November - Mono Lake Microburst

 Many people think good photography is all about camera gear.  With today’s phones everyone has a capable camera.  Professional cameras are more about being able to change lenses, shoot in challenging situations, and blow images up larger.

What is the most important thing about getting great images?  Being there.  Unless you are creative with AI applications you cannot take a picture of something unless you are there. You will only come across great scenes unless you go out a lot.

I was coming back to Hwy 395 from the eastern part of Hwy 120.  There is a certain portion of the road that looks over Mono Lake.  Just as I was passing through that area this scene evolved in front of me.  There were beautiful cumulus clouds all day.  In front of me was an angry dark cloud with a microburst.  It was such a surreal scene I had to take a picture. 

The image tells a great story.  That everything in nature is related and relies on each other.  In this case water is the key to everything in the Eastern Sierra.

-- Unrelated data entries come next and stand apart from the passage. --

File: src/rtl/slbs_pkg.sv
// shared types and constants for the status led and beep sequencer
// no dependencies
`default_nettype none

package slbs_pkg;

    localparam int unsigned PHASE_STEPS = 20;
    localparam int unsigned CMDQ_DEPTH  = 4;

    localparam logic [15:0] DEFAULT_FREQ  = 16'd2000;
    localparam logic [15:0] DEFAULT_MS    = 16'd80;
    localparam logic [7:0]  DEFAULT_COUNT = 8'd1;
    localparam logic [11:0] TONE_TICK_MAX = 12'd4095;
    localparam logic [1:0]  GAP_TICKS     = 2'd2;

    // led pattern register codes
    localparam logic [2:0] PAT_OFF          = 3'd0;
    localparam logic [2:0] PAT_BOOT_AMBER   = 3'd1;
    localparam logic [2:0] PAT_OK_BREATHE   = 3'd2;
    localparam logic [2:0] PAT_CONFIG_BLINK = 3'd3;
    localparam logic [2:0] PAT_UPDATE_RAMP  = 3'd4;
    localparam logic [2:0] PAT_FAULT_BLINK  = 3'd5;

    localparam logic [6:0] AMBER_RED     = 7'd60;
    localparam logic [5:0] AMBER_GREEN   = 6'd30;
    localparam logic [5:0] BREATHE_BASE  = 6'd8;
    localparam logic [5:0] BREATHE_STEP  = 6'd5;
    localparam logic [6:0] CONFIG_BLUE   = 7'd80;
    localparam logic [6:0] FAULT_RED     = 7'd100;
    localparam logic [3:0] BLINK_ON_STEPS = 4'd5;

    // one beep request after defaults, tone length already in ticks
    typedef struct packed {
        logic [15:0] freq;
        logic [11:0] ticks;
        logic [7:0]  count;
    } t_beep;

    // classified item handed from front to back
    typedef struct packed {
        logic  is_req;
        t_beep beep;
    } t_cmd;

    typedef struct packed {
        logic buzzer;
        logic tone_on;
        logic gap_on;
        logic fifo_over;
    } t_seq_status;

endpackage

`default_nettype wire

File: src/rtl/slbs_front.sv
// front part: takes items, applies request defaults, converts tone length to ticks
// depends on slbs_pkg
`default_nettype none

module slbs_front #(
    parameter int unsigned TICK_MS = 50
) (
    input  wire               i_clk,
    input  wire               i_rst_n,
    input  wire               i_valid,
    output logic              o_ready,
    input  wire               i_is_req,
    input  wire  [15:0]       i_freq,
    input  wire  [15:0]       i_ms,
    input  wire  [7:0]        i_count,
    output logic              o_cmd_valid,
    input  wire               i_cmd_ready,
    output slbs_pkg::t_cmd    o_cmd
);
    import slbs_pkg::*;

    // ms / TICK_MS by reciprocal multiply, exact for every 16-bit ms
    localparam int unsigned ShiftW = 16 + $clog2(TICK_MS);
    localparam logic [16:0] RecipM = 17'((64'd1 << ShiftW) / TICK_MS + 64'd1);

    logic        r_valid;
    logic        r_is_req;
    logic [15:0] r_freq;
    logic [15:0] r_ms;
    logic [7:0]  r_count;

    logic [32:0] prod;
    logic [15:0] quot;
    logic [16:0] ticks_sum;
    logic [11:0] ticks;

    assign o_ready = !r_valid || i_cmd_ready;

    always_ff @(posedge i_clk) begin
        if (!i_rst_n) begin
            r_valid <= 1'b0;
        end else if (o_ready) begin
            r_valid <= i_valid;
        end
        if (o_ready && i_valid) begin
            r_is_req <= i_is_req;
            r_freq   <= (i_freq == 16'd0) ? DEFAULT_FREQ : i_freq;
            r_ms     <= (i_ms == 16'd0) ? DEFAULT_MS : i_ms;
            r_count  <= (i_count == 8'd0) ? DEFAULT_COUNT : i_count;
        end
    end

    always_comb begin
        prod      = 33'(r_ms) * 33'(RecipM);
        quot      = 16'(prod >> ShiftW);
        ticks_sum = {1'b0, quot} + 17'd1;
        ticks     = (ticks_sum > 17'(TONE_TICK_MAX)) ? TONE_TICK_MAX : ticks_sum[11:0];
    end

    assign o_cmd_valid     = r_valid;
    assign o_cmd.is_req    = r_is_req;
    assign o_cmd.beep.freq  = r_freq;
    assign o_cmd.beep.ticks = ticks;
    assign o_cmd.beep.count = r_count;

endmodule

`default_nettype wire

File: src/rtl/slbs_cmdq.sv
// short command queue between the front and back parts
// depends on slbs_pkg
`default_nettype none

module slbs_cmdq (
    input  wire               i_clk,
    input  wire               i_rst_n,
    input  wire               i_push_valid,
    output logic              o_push_ready,
    input  slbs_pkg::t_cmd    i_push_cmd,
    output logic              o_pop_valid,
    input  wire               i_pop_ready,
    output slbs_pkg::t_cmd    o_pop_cmd
);
    import slbs_pkg::*;

    localparam int unsigned PtrW = $clog2(CMDQ_DEPTH);
    localparam int unsigned CntW = $clog2(CMDQ_DEPTH + 1);

    t_cmd            r_mem [CMDQ_DEPTH];
    logic [PtrW-1:0] r_wr;
    logic [PtrW-1:0] r_rd;
    logic [CntW-1:0] r_cnt;
    logic            push;
    logic            pop;

    assign o_push_ready = (r_cnt != CntW'(CMDQ_DEPTH));
    assign o_pop_valid  = (r_cnt != '0);
    assign o_pop_cmd    = r_mem[r_rd];
    assign push = i_push_valid && o_push_ready;
    assign pop  = o_pop_valid && i_pop_ready;

    always_ff @(posedge i_clk) begin
        if (!i_rst_n) begin
            r_wr  <= '0;
            r_rd  <= '0;
            r_cnt <= '0;
        end else begin
            if (push) begin
                r_wr <= r_wr + 1'b1;
            end
            if (pop) begin
                r_rd <= r_rd + 1'b1;
            end
            if (push && !pop) begin
                r_cnt <= r_cnt + 1'b1;
            end else if (pop && !push) begin
                r_cnt <= r_cnt - 1'b1;
            end
        end
        if (push) begin
            r_mem[r_wr] <= i_push_cmd;
        end
    end

endmodule

`default_nettype wire

File: src/rtl/slbs_back.sv
// back part: beep request fifo, tone sequencer, led rendering and result register
// depends on slbs_pkg
`default_nettype none

module slbs_back #(
    parameter int unsigned QUEUE_DEPTH = 4
) (
    input  wire                   i_clk,
    input  wire                   i_rst_n,
    input  wire                   i_cfg_valid,
    input  wire  [2:0]            i_cfg_data,
    input  wire                   i_cmd_valid,
    output logic                  o_cmd_ready,
    input  slbs_pkg::t_cmd        i_cmd,
    output logic                  o_res_valid,
    input  wire                   i_res_ready,
    output logic [39:0]           o_res_data,
    output slbs_pkg::t_seq_status o_seq
);
    import slbs_pkg::*;

    localparam int unsigned IdxW  = (QUEUE_DEPTH > 1) ? $clog2(QUEUE_DEPTH) : 1;
    localparam int unsigned FillW = $clog2(QUEUE_DEPTH + 1);
    localparam logic [IdxW-1:0]  LastIdx   = IdxW'(QUEUE_DEPTH - 1);
    localparam logic [FillW-1:0] FullFill  = FillW'(QUEUE_DEPTH);
    localparam logic [4:0]       LastPhase = 5'(PHASE_STEPS - 1);

    t_beep            r_fifo [QUEUE_DEPTH];
    logic [IdxW-1:0]  r_head, n_head;
    logic [IdxW-1:0]  r_tail, n_tail;
    logic [FillW-1:0] r_fill, n_fill;
    logic [7:0]       r_beeps, n_beeps;
    logic [11:0]      r_tone, n_tone;
    logic [1:0]       r_gap, n_gap;
    logic [15:0]      r_freq, n_freq;
    logic [11:0]      r_ticks, n_ticks;
    logic             r_buzzer, n_buzzer;
    logic [4:0]       r_phase, n_phase;
    logic [2:0]       r_led_pattern;

    logic             r_out_valid;
    logic             r_out_status;
    logic             r_out_buzzer;
    logic [15:0]      r_out_freq;
    logic [6:0]       r_out_red;
    logic [5:0]       r_out_green;
    logic [6:0]       r_out_blue;

    logic             fire;
    logic             fifo_wr;
    logic             status;
    logic             pop;
    t_beep            head;
    logic [7:0]       beeps_eff;
    logic [11:0]      ticks_eff;
    logic [3:0]       ph_mod;
    logic             lit;
    logic [6:0]       red;
    logic [5:0]       green;
    logic [6:0]       blue;

    assign o_cmd_ready = !r_out_valid || i_res_ready;
    assign fire        = i_cmd_valid && o_cmd_ready;
    assign head        = r_fifo[r_head];

    always_comb begin
        n_head    = r_head;
        n_tail    = r_tail;
        n_fill    = r_fill;
        n_beeps   = r_beeps;
        n_tone    = r_tone;
        n_gap     = r_gap;
        n_freq    = r_freq;
        n_ticks   = r_ticks;
        n_buzzer  = r_buzzer;
        n_phase   = r_phase;
        fifo_wr   = 1'b0;
        status    = 1'b0;
        red       = '0;
        green     = '0;
        blue      = '0;
        pop       = (r_beeps == 8'd0) && (r_tone == 12'd0) && (r_gap == 2'd0)
                    && (r_fill != '0);
        beeps_eff = pop ? head.count : r_beeps;
        ticks_eff = pop ? head.ticks : r_ticks;
        ph_mod    = (r_phase >= 5'd10) ? 4'(r_phase - 5'd10) : r_phase[3:0];
        lit       = ph_mod < BLINK_ON_STEPS;

        if (fire && i_cmd.is_req) begin
            if (r_fill == FullFill) begin
                status = 1'b1;
            end else begin
                fifo_wr = 1'b1;
                n_fill  = r_fill + 1'b1;
                n_tail  = (r_tail == LastIdx) ? '0 : r_tail + 1'b1;
            end
        end else if (fire) begin
            if (pop) begin
                n_freq  = head.freq;
                n_ticks = head.ticks;
                n_beeps = head.count;
                n_fill  = r_fill - 1'b1;
                n_head  = (r_head == LastIdx) ? '0 : r_head + 1'b1;
            end
            if (beeps_eff != 8'd0 && r_tone == 12'd0 && r_gap == 2'd0) begin
                n_buzzer = 1'b1;
                n_tone   = ticks_eff;
            end else if (r_tone != 12'd0) begin
                n_tone = r_tone - 1'b1;
                if (r_tone == 12'd1) begin
                    n_buzzer = 1'b0;
                    n_gap    = GAP_TICKS;
                end
            end else if (r_gap != 2'd0) begin
                n_gap = r_gap - 1'b1;
                // a beep counts as done once its gap has run out
                if (r_gap == 2'd1 && r_beeps != 8'd0) begin
                    n_beeps = r_beeps - 1'b1;
                end
            end

            case (r_led_pattern)
                PAT_OFF: begin
                end
                PAT_BOOT_AMBER: begin
                    red   = AMBER_RED;
                    green = AMBER_GREEN;
                end
                PAT_OK_BREATHE: begin
                    green = BREATHE_BASE + 6'({2'b00, ph_mod} * BREATHE_STEP);
                end
                PAT_CONFIG_BLINK: begin
                    blue = lit ? CONFIG_BLUE : 7'd0;
                end
                PAT_UPDATE_RAMP: begin
                    red  = {r_phase, 2'b00};
                    blue = {r_phase, 2'b00};
                end
                PAT_FAULT_BLINK: begin
                    red = lit ? FAULT_RED : 7'd0;
                end
                default: begin
                end
            endcase

            n_phase = (r_phase == LastPhase) ? 5'd0 : r_phase + 1'b1;
        end
    end

    always_ff @(posedge i_clk) begin
        if (!i_rst_n) begin
            r_head        <= '0;
            r_tail        <= '0;
            r_fill        <= '0;
            r_beeps       <= '0;
            r_tone        <= '0;
            r_gap         <= '0;
            r_freq        <= '0;
            r_ticks       <= '0;
            r_buzzer      <= 1'b0;
            r_phase       <= '0;
            r_led_pattern <= PAT_BOOT_AMBER;
            r_out_valid   <= 1'b0;
        end else begin
            r_head   <= n_head;
            r_tail   <= n_tail;
            r_fill   <= n_fill;
            r_beeps  <= n_beeps;
            r_tone   <= n_tone;
            r_gap    <= n_gap;
            r_freq   <= n_freq;
            r_ticks  <= n_ticks;
            r_buzzer <= n_buzzer;
            r_phase  <= n_phase;
            if (i_cfg_valid) begin
                r_led_pattern <= i_cfg_data;
            end
            if (fire) begin
                r_out_valid <= 1'b1;
            end else if (i_res_ready) begin
                r_out_valid <= 1'b0;
            end
        end
        if (fire) begin
            r_out_status <= status;
            r_out_buzzer <= n_buzzer;
            r_out_freq   <= n_freq;
            r_out_red    <= red;
            r_out_green  <= green;
            r_out_blue   <= blue;
        end
        if (fifo_wr) begin
            r_fifo[r_tail] <= i_cmd.beep;
        end
    end

    assign o_res_valid = r_out_valid;
    assign o_res_data  = {2'b00, r_out_blue, r_out_green, r_out_red, r_out_freq,
                          r_out_buzzer, r_out_status};

    assign o_seq.buzzer    = r_buzzer;
    assign o_seq.tone_on   = (r_tone != 12'd0);
    assign o_seq.gap_on    = (r_gap != 2'd0);
    assign o_seq.fifo_over = (r_fill > FullFill);

endmodule

`default_nettype wire

File: src/rtl/status_led_and_beep_sequencer.sv
// Status LED and beep sequencer. Each input request is a tick (tuser 0) or a beep
// request (tuser 1); every request yields exactly one result. One request is taken
// per clock unless the output back-pressures; the result is registered through
// the input stage with the ms-to-ticks reciprocal multiply, the command queue and
// the sequencer/render stage. Beep requests queue in a QUEUE_DEPTH-entry fifo and
// are played on ticks; the led pattern register is
// written through the cfg channel, which is always ready.
// depends on slbs_pkg, slbs_front, slbs_cmdq, slbs_back
`default_nettype none

module status_led_and_beep_sequencer #(
    parameter int unsigned TICK_MS     = 50,
    parameter int unsigned QUEUE_DEPTH = 4
) (
    input  wire         i_clk,
    input  wire         i_rst_n,
    input  wire         i_cfg_valid,
    output logic        o_cfg_ready,
    input  wire  [2:0]  i_cfg_data,   // led_pattern
    input  wire         i_s_tvalid,
    output logic        o_s_tready,
    input  wire  [39:0] i_s_tdata,    // tone_freq_req[15:0], tone_ms_req[31:16], beep_count_req[39:32]
    input  wire         i_s_tuser,    // operation
    output logic        o_m_tvalid,
    input  wire         i_m_tready,
    output logic [39:0] o_m_tdata     // status[0], buzzer_active[1], tone_freq_hz[17:2],
                                      // red[24:18], green[30:25], blue[37:31], zero[39:38]
);
    import slbs_pkg::*;

    logic        w_f_valid;
    logic        w_f_ready;
    t_cmd        w_f_cmd;
    logic        w_q_valid;
    logic        w_q_ready;
    t_cmd        w_q_cmd;
    t_seq_status w_seq;

    assign o_cfg_ready = 1'b1;

    slbs_front #(
        .TICK_MS (TICK_MS)
    ) u_front (
        .i_clk       (i_clk),
        .i_rst_n     (i_rst_n),
        .i_valid     (i_s_tvalid),
        .o_ready     (o_s_tready),
        .i_is_req    (i_s_tuser),
        .i_freq      (i_s_tdata[15:0]),
        .i_ms        (i_s_tdata[31:16]),
        .i_count     (i_s_tdata[39:32]),
        .o_cmd_valid (w_f_valid),
        .i_cmd_ready (w_f_ready),
        .o_cmd       (w_f_cmd)
    );

    slbs_cmdq u_cmdq (
        .i_clk        (i_clk),
        .i_rst_n      (i_rst_n),
        .i_push_valid (w_f_valid),
        .o_push_ready (w_f_ready),
        .i_push_cmd   (w_f_cmd),
        .o_pop_valid  (w_q_valid),
        .i_pop_ready  (w_q_ready),
        .o_pop_cmd    (w_q_cmd)
    );

    slbs_back #(
        .QUEUE_DEPTH (QUEUE_DEPTH)
    ) u_back (
        .i_clk       (i_clk),
        .i_rst_n     (i_rst_n),
        .i_cfg_valid (i_cfg_valid),
        .i_cfg_data  (i_cfg_data),
        .i_cmd_valid (w_q_valid),
        .o_cmd_ready (w_q_ready),
        .i_cmd       (w_q_cmd),
        .o_res_valid (o_m_tvalid),
        .i_res_ready (i_m_tready),
        .o_res_data  (o_m_tdata),
        .o_seq       (w_seq)
    );

    a_tone_gap_excl: assert property (@(posedge i_clk) disable iff (!i_rst_n)
        !(w_seq.tone_on && w_seq.gap_on))
        else $error("tone and gap counters both running");

    a_buzzer_tone: assert property (@(posedge i_clk) disable iff (!i_rst_n)
        w_seq.buzzer == w_seq.tone_on)
        else $error("buzzer level disagrees with tone counter");

    a_gap_after_tone: assert property (@(posedge i_clk) disable iff (!i_rst_n)
        $fell(w_seq.tone_on) |-> w_seq.gap_on)
        else $error("tone ended without a gap");

    a_fifo_bound: assert property (@(posedge i_clk) disable iff (!i_rst_n)
        !w_seq.fifo_over)
        else $error("beep fifo fill beyond depth");

endmodule

`default_nettype wire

  • The foreground – remnants of burnt sagebrush from a brush fire that happened a couple of years ago.  The drought has made the intensity of these incidents more intense.

  • The main subject - the microburst.  Warmer temperatures cause the air to be thirstier. Warmer air is dryer and absorbs more moisture than colder air.  It sucks water up.  From the ground, plants, and the clouds.

    In my younger camping days, it felt like it rained every afternoon.  I remember having to go back to our tent most afternoons to poke the accumulated water from the tent roof. Nowadays it feels like there is more virga than microbursts.  Virga is rain that evaporates before it hist the ground.

  • The background - Mono Lake and the mountains – the Eastern Sierra has a wet and dry season.  The winter is when the water is delivered and distributed.  Snow and lakes allow the water to be distributed into the environment gradually throughout the dry season.

 So, this is an image of a microburst that tells the story of the microcosm of the Eastern Sierra!